Repeat verbatim, and only, the lines of the data below, beginning at the line that contains "assign cmd_ready = (state_q == S_IDLE);" and stopping after the line that contains "S_WLOAD) && src_valid && !abort;".
··········
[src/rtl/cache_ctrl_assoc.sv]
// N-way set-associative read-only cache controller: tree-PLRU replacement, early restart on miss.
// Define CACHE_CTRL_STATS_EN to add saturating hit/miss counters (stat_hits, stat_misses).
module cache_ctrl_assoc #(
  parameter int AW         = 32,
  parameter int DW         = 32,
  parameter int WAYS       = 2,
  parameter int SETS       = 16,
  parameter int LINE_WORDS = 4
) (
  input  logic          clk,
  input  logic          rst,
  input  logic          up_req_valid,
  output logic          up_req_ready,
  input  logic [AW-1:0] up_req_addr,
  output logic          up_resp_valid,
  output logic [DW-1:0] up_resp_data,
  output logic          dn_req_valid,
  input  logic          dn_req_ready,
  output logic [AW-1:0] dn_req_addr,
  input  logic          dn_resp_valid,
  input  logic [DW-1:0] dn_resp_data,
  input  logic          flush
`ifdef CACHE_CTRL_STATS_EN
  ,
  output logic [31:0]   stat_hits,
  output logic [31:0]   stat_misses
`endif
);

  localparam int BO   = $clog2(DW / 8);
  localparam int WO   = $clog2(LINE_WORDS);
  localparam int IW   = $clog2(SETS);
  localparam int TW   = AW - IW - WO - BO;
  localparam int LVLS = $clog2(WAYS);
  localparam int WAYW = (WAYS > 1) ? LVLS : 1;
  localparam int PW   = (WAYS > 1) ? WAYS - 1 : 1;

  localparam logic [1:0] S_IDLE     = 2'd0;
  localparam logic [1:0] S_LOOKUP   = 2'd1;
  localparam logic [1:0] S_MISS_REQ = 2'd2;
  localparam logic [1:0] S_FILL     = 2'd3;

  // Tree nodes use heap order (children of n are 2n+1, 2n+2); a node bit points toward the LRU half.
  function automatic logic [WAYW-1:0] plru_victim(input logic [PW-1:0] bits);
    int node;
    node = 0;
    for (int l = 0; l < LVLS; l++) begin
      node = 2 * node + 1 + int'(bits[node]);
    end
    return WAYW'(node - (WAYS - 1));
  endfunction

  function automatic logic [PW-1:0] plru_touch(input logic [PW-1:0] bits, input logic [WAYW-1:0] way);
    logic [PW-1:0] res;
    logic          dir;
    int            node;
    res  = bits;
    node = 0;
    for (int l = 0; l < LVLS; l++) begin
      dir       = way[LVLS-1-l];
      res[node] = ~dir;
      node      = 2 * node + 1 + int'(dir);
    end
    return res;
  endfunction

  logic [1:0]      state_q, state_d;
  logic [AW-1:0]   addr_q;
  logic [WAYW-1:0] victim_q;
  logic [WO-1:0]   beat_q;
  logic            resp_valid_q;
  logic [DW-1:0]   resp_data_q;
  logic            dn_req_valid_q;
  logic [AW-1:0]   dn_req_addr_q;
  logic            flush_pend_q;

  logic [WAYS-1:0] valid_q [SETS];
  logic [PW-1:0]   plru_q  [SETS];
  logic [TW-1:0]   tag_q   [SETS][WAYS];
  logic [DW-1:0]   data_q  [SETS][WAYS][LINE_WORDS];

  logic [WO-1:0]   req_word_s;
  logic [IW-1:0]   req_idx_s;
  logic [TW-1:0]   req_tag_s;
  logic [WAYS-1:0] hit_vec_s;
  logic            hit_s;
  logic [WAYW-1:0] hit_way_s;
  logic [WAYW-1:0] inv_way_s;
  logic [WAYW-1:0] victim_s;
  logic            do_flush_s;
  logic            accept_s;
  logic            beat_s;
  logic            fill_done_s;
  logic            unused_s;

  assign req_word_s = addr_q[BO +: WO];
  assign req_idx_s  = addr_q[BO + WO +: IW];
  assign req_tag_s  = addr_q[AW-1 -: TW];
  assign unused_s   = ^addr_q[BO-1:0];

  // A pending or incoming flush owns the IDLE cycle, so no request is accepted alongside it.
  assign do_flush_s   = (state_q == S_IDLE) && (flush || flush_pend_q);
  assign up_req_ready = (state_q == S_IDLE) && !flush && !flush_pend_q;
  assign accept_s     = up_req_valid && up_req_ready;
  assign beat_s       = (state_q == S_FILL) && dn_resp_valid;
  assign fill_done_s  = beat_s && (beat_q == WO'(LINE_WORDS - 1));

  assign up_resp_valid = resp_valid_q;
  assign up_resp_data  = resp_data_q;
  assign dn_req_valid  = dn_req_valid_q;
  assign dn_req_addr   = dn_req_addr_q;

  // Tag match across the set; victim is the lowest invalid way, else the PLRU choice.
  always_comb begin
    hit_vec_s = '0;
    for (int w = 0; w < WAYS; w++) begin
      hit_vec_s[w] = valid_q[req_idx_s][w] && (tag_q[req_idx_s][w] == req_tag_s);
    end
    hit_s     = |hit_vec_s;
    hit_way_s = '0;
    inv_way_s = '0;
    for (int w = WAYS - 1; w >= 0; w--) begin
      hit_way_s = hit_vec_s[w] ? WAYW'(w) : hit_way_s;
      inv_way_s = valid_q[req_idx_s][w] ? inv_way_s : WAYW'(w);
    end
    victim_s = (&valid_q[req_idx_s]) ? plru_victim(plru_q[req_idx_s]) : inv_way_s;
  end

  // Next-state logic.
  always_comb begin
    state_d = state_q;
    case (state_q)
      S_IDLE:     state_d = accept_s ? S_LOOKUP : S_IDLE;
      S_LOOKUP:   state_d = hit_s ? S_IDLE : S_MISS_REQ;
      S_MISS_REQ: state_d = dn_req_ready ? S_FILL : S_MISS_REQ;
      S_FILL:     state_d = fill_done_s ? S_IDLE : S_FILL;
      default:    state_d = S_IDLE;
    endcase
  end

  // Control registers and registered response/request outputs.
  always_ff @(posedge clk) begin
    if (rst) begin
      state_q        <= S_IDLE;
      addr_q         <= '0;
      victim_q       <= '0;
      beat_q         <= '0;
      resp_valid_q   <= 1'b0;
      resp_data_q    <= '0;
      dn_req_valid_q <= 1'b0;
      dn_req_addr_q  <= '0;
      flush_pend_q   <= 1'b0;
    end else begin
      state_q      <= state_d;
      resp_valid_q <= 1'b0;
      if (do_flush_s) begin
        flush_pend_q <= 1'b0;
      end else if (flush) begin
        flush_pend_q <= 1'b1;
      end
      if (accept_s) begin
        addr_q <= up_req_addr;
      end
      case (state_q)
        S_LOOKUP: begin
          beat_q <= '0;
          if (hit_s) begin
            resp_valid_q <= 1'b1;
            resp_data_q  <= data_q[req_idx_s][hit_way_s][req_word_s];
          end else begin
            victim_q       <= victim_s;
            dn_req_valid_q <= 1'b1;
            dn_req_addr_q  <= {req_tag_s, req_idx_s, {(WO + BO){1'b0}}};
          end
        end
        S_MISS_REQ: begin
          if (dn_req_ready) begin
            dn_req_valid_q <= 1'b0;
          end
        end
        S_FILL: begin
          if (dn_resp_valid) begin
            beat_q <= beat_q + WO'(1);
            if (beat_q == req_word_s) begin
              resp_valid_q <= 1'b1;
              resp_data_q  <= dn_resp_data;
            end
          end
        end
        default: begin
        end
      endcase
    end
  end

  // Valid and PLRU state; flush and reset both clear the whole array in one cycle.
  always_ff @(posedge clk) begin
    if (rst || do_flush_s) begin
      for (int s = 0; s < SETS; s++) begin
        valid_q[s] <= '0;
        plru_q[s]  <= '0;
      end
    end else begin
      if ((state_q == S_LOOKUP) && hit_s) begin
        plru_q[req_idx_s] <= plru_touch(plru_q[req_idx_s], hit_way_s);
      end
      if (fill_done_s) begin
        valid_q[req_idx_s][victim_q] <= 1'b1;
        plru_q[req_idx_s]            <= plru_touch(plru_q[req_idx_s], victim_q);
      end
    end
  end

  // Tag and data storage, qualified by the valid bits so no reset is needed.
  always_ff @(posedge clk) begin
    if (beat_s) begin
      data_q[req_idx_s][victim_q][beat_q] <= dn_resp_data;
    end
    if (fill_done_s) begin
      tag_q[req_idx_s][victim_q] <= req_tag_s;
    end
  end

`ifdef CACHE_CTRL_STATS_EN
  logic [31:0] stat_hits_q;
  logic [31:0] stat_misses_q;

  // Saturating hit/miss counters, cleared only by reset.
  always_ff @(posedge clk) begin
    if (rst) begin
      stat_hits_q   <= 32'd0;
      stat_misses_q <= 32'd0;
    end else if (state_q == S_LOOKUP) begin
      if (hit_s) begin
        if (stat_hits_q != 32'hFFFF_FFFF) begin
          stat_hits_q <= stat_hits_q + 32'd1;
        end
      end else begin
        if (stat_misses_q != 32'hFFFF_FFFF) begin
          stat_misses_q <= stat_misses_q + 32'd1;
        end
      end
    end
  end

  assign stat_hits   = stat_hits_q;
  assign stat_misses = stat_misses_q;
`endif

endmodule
··········
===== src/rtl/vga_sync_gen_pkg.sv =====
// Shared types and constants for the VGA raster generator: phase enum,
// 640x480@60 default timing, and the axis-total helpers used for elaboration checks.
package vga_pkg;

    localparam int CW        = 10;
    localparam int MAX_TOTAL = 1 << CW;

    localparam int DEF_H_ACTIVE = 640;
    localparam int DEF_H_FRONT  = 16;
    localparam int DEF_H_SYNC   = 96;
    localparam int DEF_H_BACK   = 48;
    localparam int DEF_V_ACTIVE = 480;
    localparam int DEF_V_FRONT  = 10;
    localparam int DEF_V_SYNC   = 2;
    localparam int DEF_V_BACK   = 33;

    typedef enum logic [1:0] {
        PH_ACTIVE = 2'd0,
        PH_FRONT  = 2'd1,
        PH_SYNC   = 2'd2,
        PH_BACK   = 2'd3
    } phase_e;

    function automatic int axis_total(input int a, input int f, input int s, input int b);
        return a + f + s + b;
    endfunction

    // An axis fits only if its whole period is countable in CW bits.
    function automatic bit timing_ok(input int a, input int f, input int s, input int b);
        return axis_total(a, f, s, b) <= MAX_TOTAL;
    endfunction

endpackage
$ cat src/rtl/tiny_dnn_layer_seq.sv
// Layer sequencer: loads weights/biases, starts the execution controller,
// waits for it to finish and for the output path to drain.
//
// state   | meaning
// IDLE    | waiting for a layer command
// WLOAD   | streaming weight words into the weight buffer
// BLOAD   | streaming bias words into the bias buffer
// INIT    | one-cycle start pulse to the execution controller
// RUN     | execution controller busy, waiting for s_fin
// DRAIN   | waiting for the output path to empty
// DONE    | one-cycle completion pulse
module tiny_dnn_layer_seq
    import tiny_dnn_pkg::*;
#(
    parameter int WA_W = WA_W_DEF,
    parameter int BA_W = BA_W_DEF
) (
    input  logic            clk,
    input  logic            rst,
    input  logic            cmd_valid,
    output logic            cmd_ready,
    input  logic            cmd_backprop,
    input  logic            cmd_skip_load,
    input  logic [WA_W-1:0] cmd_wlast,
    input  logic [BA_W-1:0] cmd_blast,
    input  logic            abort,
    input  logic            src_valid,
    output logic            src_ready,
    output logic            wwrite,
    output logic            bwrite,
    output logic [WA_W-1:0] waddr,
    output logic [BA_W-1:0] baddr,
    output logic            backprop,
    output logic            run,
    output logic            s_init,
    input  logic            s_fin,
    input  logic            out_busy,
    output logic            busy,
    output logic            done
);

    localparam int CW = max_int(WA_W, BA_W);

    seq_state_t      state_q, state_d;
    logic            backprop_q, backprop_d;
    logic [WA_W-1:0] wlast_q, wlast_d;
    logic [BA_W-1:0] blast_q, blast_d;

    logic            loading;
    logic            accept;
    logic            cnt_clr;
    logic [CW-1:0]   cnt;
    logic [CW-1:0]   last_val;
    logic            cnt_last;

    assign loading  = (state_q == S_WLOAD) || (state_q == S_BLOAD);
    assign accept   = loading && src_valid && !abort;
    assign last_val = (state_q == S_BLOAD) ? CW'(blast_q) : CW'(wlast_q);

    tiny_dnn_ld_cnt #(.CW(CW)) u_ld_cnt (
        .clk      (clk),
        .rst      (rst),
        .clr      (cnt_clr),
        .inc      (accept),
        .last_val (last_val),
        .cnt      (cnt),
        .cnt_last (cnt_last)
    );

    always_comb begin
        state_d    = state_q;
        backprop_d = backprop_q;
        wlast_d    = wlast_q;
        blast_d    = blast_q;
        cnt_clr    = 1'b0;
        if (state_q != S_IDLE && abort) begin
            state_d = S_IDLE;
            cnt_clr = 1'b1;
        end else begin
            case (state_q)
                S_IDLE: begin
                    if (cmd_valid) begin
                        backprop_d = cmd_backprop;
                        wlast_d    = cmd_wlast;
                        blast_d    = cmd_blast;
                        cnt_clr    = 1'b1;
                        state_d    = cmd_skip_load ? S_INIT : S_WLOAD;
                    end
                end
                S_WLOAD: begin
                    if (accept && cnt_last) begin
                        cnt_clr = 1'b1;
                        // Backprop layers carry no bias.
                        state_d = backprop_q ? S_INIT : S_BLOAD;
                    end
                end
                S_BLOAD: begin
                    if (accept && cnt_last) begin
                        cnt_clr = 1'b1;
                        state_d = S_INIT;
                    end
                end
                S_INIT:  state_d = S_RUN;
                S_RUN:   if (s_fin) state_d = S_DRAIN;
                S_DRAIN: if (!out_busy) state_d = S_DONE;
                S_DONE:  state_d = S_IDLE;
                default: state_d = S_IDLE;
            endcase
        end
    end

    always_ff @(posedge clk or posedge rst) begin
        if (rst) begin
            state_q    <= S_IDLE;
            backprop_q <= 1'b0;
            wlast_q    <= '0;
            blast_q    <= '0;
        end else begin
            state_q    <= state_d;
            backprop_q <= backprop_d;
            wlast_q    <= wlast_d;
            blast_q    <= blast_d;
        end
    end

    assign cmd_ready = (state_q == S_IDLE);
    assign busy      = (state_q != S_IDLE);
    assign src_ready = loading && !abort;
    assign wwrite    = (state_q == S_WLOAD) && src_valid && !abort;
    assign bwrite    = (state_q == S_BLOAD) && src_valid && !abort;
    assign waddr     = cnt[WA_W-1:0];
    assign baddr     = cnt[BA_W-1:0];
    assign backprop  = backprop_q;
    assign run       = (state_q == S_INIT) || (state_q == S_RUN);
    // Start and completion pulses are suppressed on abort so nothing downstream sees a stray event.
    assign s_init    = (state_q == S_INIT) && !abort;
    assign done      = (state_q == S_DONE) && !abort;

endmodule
··········
> WRITTEN REPLY:
    assign cmd_ready = (state_q == S_IDLE);
    assign busy      = (state_q != S_IDLE);
    assign src_ready = loading && !abort;
    assign wwrite    = (state_q == S_WLOAD) && src_valid && !abort;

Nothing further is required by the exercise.